(Collected data entries)
--*--
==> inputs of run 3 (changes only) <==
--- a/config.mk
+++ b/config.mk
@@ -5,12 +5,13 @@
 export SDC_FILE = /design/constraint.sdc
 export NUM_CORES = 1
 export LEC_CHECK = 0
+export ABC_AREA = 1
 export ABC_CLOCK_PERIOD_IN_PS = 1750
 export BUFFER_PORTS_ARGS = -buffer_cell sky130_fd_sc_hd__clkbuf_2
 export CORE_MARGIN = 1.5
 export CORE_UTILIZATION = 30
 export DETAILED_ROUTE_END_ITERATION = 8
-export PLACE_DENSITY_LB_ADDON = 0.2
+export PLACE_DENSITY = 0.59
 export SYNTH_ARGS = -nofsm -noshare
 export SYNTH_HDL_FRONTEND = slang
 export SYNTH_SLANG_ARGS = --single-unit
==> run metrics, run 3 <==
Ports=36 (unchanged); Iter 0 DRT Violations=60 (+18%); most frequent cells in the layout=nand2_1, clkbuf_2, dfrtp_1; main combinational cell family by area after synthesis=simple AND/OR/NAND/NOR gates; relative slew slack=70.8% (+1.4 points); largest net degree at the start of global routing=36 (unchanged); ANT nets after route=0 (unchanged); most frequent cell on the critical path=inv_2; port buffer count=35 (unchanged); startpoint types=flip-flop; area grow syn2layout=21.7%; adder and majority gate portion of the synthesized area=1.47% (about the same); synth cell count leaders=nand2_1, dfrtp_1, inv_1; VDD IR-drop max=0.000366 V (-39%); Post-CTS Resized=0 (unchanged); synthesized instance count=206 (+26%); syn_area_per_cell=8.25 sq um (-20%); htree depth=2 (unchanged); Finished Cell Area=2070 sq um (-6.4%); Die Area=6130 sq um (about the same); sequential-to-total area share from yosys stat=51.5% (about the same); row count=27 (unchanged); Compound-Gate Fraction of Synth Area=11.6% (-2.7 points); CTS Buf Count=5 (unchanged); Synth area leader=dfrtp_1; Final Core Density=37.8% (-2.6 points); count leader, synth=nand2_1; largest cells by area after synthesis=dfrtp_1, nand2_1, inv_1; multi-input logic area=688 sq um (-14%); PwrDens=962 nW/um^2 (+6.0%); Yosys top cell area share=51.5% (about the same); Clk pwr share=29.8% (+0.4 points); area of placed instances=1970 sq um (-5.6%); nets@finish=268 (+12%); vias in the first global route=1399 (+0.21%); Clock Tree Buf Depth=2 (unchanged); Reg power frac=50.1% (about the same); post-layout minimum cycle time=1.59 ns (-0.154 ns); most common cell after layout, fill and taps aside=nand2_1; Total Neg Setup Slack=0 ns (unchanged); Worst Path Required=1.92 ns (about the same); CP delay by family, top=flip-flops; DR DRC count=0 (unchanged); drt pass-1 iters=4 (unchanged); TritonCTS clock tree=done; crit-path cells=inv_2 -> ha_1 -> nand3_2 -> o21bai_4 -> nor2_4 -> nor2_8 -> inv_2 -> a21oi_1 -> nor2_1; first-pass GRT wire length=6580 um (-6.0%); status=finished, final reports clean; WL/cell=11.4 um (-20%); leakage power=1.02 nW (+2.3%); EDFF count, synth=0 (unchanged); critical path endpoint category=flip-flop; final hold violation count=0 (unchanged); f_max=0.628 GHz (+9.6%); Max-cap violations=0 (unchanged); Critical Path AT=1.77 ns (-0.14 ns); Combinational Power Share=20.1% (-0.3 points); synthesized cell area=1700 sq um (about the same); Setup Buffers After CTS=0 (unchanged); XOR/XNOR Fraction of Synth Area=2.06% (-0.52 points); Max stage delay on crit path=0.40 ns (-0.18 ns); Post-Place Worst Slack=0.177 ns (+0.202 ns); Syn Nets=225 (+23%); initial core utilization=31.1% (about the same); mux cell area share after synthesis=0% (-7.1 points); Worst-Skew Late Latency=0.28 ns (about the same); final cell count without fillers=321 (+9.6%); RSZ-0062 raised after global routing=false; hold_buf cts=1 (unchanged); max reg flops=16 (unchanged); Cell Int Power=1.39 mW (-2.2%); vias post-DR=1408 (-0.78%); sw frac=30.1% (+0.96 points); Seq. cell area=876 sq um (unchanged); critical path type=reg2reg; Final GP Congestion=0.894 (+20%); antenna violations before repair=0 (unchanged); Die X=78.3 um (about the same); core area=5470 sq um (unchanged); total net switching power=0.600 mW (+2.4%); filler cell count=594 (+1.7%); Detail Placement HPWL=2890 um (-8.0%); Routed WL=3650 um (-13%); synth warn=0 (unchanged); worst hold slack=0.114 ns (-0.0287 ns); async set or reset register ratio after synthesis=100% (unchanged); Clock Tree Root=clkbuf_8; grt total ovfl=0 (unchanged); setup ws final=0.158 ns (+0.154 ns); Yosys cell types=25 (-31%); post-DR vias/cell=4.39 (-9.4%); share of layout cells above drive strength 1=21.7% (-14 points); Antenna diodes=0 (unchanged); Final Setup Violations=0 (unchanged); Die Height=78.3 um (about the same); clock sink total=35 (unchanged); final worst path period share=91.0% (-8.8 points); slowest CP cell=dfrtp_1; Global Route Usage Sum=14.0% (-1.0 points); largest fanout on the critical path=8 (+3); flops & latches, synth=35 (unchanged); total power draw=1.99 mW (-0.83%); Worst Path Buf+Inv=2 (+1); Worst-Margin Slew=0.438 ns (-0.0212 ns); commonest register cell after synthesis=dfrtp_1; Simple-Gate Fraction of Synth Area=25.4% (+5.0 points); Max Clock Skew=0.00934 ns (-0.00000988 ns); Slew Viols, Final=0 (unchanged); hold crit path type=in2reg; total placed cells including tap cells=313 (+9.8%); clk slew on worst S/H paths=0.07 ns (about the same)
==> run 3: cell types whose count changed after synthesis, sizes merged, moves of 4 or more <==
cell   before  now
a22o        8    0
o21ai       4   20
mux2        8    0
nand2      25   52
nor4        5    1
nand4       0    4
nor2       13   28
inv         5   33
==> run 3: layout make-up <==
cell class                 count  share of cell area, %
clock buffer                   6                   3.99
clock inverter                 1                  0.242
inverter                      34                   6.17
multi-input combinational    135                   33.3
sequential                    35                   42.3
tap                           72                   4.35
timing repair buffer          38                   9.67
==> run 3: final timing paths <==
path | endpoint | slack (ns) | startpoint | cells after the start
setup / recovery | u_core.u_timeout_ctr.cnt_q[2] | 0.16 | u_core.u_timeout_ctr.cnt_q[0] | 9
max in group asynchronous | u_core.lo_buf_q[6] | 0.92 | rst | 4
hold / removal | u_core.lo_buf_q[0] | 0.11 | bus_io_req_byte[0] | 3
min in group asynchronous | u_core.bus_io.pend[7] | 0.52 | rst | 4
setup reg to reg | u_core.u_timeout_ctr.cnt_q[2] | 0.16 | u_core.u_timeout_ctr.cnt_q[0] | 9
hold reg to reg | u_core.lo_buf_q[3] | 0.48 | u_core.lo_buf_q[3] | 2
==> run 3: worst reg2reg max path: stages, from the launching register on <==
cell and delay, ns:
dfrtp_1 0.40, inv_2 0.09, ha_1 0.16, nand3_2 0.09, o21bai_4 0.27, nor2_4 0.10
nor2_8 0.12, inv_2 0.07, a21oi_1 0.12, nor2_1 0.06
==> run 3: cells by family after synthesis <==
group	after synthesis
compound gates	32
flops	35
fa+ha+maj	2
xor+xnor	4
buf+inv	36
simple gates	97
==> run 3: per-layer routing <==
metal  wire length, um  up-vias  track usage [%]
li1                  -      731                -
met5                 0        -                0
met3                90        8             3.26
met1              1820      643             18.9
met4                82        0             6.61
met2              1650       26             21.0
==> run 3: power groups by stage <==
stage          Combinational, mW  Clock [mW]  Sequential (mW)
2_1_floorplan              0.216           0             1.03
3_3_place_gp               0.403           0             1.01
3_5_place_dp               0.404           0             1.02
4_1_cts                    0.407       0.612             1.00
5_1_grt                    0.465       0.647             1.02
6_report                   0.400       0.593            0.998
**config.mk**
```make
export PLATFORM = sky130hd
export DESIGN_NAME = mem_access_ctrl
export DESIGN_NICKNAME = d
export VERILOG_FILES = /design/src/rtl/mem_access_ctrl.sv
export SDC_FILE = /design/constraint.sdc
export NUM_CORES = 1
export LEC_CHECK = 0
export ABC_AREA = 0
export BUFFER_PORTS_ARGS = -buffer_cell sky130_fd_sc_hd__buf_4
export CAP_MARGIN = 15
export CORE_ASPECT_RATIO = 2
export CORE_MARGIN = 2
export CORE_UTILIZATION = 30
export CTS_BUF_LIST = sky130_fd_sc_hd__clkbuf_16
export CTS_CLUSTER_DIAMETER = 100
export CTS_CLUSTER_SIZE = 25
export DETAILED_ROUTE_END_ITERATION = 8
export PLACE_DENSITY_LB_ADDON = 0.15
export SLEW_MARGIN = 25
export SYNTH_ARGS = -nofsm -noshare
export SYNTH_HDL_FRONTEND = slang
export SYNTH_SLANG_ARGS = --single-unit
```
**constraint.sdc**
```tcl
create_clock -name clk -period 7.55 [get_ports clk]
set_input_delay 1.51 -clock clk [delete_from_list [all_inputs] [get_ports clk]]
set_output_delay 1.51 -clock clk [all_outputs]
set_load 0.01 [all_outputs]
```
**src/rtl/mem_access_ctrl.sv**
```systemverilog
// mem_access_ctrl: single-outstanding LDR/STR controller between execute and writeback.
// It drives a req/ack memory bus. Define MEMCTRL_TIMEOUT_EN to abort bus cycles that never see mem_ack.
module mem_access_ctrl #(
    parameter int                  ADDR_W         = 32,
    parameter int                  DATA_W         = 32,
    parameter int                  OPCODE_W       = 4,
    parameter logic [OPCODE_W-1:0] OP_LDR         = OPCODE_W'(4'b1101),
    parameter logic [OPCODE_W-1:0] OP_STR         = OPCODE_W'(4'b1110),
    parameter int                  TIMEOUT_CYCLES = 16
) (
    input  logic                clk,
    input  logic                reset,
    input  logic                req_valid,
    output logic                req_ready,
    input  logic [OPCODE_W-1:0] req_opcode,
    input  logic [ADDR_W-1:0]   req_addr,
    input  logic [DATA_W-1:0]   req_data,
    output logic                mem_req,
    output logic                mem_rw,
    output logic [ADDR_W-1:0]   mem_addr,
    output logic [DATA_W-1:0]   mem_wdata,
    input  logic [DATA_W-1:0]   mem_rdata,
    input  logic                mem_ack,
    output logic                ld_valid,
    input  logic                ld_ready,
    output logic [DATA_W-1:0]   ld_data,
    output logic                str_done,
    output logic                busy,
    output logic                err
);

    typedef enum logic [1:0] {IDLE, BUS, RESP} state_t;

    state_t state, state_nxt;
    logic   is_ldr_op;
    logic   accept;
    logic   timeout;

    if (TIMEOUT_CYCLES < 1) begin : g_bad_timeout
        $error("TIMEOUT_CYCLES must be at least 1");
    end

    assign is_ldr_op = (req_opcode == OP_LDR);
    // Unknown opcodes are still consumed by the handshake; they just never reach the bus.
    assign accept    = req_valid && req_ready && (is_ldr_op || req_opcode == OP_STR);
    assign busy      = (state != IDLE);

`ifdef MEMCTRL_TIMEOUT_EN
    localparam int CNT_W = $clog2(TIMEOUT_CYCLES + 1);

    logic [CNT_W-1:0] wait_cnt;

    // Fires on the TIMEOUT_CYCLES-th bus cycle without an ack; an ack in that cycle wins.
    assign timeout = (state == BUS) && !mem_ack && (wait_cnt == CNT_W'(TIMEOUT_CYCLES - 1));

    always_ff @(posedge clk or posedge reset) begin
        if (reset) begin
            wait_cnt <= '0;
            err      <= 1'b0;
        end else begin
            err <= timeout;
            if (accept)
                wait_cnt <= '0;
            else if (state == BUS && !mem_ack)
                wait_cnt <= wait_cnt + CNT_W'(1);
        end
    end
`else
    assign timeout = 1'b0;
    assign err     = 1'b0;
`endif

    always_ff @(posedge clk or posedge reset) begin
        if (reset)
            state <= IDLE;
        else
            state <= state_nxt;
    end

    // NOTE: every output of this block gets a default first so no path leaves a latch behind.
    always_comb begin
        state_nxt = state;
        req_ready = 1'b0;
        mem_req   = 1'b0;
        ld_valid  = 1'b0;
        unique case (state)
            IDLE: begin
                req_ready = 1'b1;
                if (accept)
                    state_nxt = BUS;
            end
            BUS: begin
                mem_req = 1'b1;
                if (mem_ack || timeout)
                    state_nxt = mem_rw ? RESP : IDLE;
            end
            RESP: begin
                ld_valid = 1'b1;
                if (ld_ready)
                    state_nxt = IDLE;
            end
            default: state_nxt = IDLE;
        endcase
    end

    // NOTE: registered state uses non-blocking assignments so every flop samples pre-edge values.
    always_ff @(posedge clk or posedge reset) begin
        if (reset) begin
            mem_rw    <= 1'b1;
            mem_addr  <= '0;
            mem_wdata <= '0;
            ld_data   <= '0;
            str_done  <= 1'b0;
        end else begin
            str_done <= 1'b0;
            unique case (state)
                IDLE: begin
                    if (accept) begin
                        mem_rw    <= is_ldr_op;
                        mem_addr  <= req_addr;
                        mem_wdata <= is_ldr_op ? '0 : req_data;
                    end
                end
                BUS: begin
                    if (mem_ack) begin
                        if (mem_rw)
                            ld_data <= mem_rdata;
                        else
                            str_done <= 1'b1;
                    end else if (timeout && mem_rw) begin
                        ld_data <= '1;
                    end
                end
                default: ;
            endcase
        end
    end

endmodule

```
--*--
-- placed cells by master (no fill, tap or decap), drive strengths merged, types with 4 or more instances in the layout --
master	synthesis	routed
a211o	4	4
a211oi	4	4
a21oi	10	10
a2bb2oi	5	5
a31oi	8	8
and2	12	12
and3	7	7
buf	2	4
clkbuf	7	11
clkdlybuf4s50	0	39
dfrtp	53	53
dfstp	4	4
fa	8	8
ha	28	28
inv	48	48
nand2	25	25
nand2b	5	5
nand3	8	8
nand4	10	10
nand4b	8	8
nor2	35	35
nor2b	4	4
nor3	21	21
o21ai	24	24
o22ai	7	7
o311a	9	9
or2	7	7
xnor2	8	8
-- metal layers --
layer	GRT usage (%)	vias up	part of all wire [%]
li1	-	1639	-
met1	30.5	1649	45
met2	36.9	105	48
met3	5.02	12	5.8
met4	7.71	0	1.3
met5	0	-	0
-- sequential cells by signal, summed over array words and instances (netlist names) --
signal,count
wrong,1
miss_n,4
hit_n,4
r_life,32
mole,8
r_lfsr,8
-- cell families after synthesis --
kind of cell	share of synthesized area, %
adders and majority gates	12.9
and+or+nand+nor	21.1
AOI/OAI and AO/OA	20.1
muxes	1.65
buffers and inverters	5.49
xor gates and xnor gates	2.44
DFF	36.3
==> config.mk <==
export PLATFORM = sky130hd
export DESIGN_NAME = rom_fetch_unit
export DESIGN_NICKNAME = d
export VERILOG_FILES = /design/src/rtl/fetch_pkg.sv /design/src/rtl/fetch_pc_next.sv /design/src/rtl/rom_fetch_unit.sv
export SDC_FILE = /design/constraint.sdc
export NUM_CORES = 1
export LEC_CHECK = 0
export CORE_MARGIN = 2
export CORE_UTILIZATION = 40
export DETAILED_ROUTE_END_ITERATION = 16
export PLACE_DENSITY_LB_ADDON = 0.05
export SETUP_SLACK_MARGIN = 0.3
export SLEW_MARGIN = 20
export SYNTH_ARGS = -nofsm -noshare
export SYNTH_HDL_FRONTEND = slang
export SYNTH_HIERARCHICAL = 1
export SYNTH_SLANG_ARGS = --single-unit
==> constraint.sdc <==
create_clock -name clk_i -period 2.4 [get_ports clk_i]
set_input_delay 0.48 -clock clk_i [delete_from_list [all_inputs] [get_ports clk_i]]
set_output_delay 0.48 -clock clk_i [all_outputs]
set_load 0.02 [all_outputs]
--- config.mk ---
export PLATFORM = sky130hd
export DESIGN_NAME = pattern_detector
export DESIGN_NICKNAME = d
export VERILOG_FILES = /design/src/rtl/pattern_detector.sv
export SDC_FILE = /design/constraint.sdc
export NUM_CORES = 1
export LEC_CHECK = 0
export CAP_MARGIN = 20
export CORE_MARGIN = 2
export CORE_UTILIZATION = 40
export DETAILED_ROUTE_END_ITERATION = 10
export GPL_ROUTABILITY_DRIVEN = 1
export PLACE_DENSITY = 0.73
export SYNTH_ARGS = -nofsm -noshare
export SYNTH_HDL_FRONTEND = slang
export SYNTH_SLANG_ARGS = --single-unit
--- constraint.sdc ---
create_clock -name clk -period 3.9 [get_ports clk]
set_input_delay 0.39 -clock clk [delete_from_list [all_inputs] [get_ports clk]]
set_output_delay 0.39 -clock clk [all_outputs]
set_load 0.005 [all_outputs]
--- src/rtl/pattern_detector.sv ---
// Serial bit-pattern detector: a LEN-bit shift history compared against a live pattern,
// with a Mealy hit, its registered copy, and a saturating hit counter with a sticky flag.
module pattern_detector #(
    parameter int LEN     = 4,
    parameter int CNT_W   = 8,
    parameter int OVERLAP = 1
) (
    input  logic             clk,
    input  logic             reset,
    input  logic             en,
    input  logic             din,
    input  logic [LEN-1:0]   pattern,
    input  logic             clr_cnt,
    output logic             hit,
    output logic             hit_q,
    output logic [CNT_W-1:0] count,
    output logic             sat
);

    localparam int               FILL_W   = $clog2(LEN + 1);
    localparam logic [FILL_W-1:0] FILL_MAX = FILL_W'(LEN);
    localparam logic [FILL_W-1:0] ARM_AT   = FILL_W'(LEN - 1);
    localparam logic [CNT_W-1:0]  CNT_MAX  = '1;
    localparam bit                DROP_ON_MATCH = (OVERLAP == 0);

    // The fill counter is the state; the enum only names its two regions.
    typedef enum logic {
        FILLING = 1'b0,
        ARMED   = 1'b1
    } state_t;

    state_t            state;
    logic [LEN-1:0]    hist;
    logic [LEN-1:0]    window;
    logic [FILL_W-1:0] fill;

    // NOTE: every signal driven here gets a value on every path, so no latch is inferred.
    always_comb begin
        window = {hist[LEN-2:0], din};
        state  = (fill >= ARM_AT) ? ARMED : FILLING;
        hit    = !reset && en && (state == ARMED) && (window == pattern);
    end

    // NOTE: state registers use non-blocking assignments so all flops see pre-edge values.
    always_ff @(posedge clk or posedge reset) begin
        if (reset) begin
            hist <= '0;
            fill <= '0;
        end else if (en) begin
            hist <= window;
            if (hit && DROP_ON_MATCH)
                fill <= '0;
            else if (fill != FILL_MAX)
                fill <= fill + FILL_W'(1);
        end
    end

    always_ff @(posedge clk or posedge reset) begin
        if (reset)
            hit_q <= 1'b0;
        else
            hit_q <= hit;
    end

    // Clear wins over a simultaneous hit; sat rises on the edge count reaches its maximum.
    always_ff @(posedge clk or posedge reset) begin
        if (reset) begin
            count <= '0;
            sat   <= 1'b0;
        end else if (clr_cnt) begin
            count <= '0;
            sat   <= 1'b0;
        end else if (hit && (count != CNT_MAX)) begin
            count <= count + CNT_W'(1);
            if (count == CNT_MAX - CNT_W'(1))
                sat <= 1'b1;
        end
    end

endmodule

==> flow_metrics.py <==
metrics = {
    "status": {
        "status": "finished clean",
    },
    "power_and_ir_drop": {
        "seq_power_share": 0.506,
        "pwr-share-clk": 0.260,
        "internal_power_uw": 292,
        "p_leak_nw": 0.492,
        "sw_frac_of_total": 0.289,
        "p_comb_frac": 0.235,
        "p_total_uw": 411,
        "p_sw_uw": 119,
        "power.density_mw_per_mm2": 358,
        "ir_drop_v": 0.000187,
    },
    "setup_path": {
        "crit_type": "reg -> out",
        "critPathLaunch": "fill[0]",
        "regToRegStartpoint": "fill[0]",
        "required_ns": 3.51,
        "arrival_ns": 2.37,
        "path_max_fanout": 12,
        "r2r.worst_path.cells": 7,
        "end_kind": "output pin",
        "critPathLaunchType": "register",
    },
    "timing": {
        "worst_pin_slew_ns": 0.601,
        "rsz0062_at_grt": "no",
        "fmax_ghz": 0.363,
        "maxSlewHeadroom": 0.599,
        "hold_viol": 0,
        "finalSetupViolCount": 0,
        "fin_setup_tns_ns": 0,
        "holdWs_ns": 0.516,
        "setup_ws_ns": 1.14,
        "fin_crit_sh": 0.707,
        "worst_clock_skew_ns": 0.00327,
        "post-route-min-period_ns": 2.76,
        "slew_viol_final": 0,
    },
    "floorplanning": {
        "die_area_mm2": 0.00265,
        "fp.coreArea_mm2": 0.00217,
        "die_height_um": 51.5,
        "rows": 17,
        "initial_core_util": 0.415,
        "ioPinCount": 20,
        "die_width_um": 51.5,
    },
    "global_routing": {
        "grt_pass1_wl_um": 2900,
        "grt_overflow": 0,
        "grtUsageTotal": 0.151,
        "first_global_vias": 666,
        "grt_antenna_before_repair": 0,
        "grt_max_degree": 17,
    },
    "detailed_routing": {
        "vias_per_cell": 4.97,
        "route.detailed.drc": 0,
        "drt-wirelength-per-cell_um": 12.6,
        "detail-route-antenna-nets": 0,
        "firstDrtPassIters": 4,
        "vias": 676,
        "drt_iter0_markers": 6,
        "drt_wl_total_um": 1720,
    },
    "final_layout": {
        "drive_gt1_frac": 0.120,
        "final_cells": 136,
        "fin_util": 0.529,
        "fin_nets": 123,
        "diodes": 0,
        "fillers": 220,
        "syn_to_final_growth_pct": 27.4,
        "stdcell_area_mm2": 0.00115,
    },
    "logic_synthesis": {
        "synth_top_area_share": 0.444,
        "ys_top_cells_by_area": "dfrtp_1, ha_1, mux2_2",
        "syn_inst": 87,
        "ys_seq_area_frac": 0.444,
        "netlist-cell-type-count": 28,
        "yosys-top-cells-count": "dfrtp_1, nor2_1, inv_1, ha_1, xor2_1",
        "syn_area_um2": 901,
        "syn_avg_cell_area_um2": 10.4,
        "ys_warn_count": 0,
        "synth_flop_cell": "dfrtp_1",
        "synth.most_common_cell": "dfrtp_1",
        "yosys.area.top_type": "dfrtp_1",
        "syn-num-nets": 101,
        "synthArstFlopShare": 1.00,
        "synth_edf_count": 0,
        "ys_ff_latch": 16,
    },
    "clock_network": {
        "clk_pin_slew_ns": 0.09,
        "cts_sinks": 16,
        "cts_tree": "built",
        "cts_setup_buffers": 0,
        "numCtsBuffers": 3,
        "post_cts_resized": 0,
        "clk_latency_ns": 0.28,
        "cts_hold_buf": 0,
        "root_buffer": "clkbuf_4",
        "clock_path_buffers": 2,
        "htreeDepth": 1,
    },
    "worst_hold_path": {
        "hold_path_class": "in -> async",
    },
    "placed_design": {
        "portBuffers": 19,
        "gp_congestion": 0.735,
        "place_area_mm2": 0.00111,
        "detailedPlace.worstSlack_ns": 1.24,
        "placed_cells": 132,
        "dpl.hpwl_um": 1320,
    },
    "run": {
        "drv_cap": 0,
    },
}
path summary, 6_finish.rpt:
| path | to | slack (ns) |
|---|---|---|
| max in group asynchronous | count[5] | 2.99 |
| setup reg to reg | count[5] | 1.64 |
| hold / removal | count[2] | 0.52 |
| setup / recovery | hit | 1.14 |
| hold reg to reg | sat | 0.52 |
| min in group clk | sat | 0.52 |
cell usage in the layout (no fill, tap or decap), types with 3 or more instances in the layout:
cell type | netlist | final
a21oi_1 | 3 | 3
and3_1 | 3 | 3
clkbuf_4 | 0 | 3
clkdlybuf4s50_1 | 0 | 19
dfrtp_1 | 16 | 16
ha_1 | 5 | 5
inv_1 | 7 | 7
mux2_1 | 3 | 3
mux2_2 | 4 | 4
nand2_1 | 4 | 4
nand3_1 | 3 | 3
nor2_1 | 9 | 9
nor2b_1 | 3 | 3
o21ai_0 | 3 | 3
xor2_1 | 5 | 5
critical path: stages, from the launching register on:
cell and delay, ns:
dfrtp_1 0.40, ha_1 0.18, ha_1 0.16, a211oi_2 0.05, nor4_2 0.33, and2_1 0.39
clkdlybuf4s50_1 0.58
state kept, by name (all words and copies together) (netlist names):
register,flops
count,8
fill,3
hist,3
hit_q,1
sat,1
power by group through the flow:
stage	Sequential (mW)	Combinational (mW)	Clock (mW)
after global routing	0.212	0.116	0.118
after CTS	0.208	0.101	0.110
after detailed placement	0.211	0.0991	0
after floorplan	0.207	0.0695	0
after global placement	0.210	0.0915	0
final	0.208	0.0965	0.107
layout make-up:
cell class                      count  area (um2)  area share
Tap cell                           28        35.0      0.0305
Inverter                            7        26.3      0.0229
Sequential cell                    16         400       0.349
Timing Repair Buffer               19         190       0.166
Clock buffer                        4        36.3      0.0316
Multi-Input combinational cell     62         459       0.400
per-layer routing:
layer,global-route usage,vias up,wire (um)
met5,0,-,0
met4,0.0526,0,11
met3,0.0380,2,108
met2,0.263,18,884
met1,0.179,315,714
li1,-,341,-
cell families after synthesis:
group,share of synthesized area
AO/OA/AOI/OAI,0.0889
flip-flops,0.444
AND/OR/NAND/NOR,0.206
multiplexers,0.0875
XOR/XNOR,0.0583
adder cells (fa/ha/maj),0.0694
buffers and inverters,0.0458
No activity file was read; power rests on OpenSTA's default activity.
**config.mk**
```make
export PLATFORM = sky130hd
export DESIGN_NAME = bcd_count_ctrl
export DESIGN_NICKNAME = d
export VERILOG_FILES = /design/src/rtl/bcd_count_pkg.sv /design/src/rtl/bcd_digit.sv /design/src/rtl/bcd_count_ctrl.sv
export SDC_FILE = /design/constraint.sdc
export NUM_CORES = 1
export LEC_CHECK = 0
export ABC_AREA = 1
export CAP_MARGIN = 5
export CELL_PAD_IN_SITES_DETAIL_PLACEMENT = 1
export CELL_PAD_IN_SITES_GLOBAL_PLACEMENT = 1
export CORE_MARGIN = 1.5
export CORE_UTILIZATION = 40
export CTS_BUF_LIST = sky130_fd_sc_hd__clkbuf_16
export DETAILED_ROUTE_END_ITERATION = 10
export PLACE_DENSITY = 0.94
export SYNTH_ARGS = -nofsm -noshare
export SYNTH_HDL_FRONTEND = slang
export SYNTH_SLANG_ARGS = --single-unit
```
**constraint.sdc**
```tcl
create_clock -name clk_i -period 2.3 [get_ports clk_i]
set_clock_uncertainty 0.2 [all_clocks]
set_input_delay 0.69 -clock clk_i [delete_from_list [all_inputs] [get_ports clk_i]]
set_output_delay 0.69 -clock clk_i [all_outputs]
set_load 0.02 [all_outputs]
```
--*--
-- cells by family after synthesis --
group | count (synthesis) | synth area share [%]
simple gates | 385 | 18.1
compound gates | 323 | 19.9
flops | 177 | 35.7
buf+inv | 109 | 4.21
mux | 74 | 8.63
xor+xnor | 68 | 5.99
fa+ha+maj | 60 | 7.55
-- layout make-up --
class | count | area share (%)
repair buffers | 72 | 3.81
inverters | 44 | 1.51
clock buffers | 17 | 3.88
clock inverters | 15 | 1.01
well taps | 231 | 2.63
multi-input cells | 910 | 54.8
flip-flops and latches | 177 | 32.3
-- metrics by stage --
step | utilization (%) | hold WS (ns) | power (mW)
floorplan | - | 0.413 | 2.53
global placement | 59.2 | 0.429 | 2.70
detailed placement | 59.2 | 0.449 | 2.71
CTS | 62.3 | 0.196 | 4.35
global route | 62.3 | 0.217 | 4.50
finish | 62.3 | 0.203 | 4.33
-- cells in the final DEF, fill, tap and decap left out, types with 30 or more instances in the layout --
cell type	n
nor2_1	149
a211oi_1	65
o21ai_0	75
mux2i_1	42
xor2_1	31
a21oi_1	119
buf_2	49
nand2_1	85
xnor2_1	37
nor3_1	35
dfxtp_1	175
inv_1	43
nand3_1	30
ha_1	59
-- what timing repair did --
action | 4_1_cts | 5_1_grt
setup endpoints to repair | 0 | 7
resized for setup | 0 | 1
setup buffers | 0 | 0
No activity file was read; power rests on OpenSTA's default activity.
--*--
▶ **Exercise instructions**
Among the entries, find each line that includes the string "metal" and copy it.

▶ **Completed exercise**
metal  wire length, um  up-vias  track usage [%]
-- metal layers --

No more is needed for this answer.